**Description of the task**. Each line of the material that mentions the word "smaller" is to be copied.

........

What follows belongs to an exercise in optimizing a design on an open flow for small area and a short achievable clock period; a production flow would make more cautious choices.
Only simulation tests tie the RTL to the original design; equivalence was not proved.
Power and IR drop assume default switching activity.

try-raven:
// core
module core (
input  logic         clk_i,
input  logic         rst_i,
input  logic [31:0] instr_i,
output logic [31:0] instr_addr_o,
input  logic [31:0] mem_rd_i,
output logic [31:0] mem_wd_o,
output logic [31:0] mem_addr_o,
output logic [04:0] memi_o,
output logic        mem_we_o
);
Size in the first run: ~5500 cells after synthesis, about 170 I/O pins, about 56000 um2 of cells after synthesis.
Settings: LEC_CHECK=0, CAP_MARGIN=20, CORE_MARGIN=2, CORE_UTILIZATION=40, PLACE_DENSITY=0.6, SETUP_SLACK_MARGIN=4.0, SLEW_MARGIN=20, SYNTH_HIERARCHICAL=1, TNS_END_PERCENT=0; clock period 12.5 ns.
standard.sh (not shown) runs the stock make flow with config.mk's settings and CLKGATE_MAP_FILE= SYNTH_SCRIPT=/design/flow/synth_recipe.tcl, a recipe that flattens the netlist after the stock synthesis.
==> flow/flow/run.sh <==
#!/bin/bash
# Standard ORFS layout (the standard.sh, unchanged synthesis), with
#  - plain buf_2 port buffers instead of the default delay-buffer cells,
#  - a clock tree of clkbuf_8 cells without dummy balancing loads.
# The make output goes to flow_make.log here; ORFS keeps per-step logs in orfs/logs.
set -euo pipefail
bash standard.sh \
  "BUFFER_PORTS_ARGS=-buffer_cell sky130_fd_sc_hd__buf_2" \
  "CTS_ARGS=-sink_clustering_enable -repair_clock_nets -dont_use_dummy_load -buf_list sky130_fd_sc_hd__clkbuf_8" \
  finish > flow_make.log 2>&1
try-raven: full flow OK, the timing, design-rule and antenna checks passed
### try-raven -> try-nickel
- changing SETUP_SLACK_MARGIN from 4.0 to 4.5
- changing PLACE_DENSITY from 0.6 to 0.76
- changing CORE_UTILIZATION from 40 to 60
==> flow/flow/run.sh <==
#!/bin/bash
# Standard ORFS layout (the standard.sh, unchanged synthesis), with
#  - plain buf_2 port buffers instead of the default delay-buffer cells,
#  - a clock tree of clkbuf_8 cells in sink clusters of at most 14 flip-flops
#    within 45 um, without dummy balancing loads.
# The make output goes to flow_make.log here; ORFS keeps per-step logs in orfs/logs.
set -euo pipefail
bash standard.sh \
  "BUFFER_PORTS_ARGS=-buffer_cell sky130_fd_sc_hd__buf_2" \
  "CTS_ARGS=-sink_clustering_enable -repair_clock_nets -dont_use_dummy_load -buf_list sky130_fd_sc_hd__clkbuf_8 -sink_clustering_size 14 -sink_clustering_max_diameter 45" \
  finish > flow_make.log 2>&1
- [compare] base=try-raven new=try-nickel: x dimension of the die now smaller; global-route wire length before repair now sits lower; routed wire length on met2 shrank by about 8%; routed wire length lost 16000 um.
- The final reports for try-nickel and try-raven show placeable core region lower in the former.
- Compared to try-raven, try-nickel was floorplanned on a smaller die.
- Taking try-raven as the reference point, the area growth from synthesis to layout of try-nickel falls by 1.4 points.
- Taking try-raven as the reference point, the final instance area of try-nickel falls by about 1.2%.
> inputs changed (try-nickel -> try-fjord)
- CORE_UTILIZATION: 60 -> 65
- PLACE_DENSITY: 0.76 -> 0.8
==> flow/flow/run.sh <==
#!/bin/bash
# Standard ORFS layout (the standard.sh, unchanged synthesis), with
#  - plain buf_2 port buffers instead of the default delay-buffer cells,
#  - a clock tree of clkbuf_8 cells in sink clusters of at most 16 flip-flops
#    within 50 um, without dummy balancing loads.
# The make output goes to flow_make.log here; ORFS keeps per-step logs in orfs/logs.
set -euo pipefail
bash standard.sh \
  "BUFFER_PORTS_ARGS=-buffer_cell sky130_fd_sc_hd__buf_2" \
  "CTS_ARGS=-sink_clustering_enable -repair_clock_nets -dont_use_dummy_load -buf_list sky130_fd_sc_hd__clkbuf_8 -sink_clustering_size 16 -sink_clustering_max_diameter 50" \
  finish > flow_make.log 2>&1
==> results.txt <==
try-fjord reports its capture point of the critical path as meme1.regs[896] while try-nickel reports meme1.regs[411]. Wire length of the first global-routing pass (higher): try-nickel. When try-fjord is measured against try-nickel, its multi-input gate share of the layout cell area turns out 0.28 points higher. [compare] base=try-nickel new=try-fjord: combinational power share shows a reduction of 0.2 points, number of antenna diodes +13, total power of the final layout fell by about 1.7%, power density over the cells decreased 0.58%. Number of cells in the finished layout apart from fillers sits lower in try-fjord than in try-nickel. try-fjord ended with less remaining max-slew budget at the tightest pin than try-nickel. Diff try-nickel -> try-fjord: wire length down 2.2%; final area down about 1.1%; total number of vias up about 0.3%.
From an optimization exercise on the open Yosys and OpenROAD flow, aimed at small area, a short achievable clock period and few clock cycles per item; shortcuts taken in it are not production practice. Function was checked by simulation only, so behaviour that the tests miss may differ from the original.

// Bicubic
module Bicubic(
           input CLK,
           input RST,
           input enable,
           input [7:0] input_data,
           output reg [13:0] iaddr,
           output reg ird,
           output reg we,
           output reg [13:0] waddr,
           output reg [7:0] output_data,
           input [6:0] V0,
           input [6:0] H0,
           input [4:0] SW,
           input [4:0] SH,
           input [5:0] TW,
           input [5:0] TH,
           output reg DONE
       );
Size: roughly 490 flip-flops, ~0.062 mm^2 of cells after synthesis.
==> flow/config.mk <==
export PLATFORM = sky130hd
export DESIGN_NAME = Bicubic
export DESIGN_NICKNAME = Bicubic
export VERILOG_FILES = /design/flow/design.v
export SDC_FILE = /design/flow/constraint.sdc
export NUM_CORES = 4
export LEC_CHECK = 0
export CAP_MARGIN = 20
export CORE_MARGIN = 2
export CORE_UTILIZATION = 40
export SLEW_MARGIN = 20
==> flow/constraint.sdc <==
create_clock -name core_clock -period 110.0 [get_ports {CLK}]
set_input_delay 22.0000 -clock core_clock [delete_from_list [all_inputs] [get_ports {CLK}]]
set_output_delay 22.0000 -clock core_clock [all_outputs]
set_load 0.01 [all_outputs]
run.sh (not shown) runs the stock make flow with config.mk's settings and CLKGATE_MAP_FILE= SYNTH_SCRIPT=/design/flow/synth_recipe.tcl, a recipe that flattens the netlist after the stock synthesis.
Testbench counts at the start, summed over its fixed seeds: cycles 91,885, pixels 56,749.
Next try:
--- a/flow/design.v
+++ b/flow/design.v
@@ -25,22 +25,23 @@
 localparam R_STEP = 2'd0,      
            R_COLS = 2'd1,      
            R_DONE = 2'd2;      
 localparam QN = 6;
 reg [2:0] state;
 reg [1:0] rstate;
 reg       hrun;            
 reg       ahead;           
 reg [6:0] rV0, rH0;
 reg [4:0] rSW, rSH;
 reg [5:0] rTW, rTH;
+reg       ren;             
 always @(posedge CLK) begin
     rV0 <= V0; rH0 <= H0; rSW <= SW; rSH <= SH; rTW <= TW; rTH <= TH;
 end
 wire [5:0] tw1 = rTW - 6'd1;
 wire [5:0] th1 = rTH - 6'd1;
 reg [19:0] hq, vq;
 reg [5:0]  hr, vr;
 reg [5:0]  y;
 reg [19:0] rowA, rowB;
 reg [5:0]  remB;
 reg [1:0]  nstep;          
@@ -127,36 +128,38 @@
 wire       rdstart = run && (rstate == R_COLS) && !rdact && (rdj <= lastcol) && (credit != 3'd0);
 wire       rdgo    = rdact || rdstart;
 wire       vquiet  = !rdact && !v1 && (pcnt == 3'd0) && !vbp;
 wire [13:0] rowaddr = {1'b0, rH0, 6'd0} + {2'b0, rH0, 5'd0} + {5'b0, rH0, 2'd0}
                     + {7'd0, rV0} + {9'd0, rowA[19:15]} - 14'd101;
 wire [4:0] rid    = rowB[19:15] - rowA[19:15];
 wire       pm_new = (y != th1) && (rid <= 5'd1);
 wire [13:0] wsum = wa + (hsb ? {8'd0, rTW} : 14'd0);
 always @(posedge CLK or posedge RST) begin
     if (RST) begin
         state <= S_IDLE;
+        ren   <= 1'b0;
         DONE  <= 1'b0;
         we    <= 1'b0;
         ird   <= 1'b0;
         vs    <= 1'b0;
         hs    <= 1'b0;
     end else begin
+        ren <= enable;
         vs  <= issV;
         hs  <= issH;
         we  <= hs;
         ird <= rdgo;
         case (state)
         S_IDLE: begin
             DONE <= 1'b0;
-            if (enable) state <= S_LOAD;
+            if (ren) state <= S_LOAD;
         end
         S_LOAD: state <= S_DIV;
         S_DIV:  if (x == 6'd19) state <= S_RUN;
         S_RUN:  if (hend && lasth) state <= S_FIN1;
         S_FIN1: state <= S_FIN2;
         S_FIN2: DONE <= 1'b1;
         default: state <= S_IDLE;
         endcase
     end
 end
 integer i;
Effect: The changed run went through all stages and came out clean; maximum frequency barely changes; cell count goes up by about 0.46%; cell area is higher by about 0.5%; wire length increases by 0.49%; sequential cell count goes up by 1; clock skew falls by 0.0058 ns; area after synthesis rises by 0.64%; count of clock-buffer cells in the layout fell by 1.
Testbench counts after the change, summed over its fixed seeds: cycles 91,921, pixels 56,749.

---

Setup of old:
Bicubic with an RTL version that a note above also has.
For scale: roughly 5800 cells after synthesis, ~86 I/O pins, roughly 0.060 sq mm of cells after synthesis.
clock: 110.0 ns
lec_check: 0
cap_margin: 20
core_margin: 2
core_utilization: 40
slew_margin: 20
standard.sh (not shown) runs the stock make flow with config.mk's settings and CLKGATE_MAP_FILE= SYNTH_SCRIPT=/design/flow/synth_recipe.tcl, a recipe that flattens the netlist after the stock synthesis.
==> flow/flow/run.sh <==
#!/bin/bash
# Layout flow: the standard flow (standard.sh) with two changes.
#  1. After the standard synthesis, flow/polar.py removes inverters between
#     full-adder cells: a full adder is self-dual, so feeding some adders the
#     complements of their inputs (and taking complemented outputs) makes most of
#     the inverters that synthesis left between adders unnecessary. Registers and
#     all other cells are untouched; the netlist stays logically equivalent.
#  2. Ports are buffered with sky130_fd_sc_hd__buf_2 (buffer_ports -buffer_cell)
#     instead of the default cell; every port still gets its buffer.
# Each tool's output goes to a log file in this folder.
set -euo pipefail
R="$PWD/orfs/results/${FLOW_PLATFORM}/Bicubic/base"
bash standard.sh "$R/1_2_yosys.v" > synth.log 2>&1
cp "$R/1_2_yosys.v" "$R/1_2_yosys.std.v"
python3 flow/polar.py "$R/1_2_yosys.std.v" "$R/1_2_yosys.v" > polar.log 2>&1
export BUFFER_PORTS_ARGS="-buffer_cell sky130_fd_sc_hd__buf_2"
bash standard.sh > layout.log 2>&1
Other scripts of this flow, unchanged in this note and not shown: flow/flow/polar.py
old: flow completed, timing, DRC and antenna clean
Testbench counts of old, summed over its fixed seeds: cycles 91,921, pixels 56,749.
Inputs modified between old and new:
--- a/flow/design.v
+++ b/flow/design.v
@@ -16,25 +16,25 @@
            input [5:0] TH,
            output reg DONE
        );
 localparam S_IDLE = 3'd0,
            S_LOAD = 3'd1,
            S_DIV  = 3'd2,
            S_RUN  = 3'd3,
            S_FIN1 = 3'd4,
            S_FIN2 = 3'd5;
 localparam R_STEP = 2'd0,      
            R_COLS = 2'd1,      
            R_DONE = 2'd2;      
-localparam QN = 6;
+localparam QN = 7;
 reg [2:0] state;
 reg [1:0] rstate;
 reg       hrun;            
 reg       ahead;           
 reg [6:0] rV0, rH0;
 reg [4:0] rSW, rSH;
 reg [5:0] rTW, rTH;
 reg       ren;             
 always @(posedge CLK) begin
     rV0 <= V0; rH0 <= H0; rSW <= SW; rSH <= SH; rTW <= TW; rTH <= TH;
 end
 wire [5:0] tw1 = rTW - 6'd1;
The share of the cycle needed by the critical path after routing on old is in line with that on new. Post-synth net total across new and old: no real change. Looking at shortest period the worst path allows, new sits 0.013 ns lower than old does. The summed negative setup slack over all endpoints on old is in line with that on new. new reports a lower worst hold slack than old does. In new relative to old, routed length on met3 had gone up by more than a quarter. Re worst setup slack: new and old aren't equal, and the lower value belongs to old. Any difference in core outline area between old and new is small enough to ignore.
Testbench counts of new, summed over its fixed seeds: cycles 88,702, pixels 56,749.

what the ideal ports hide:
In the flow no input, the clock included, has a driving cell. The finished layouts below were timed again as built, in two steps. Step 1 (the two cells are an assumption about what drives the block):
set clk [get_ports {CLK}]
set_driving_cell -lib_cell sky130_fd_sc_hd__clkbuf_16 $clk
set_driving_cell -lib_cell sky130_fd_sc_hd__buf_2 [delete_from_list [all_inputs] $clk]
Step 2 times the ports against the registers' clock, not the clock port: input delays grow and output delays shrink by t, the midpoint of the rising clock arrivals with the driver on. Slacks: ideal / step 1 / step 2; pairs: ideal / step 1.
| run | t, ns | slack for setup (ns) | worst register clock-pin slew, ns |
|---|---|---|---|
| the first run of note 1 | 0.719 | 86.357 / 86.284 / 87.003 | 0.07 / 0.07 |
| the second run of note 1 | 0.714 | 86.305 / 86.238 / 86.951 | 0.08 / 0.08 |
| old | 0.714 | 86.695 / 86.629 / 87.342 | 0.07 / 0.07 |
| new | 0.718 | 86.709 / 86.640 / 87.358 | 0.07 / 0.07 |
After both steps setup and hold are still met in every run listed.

........

**Output below**.
- [compare] base=try-raven new=try-nickel: x dimension of the die now smaller; global-route wire length before repair now sits lower; routed wire length on met2 shrank by about 8%; routed wire length lost 16000 um.
- Compared to try-raven, try-nickel was floorplanned on a smaller die.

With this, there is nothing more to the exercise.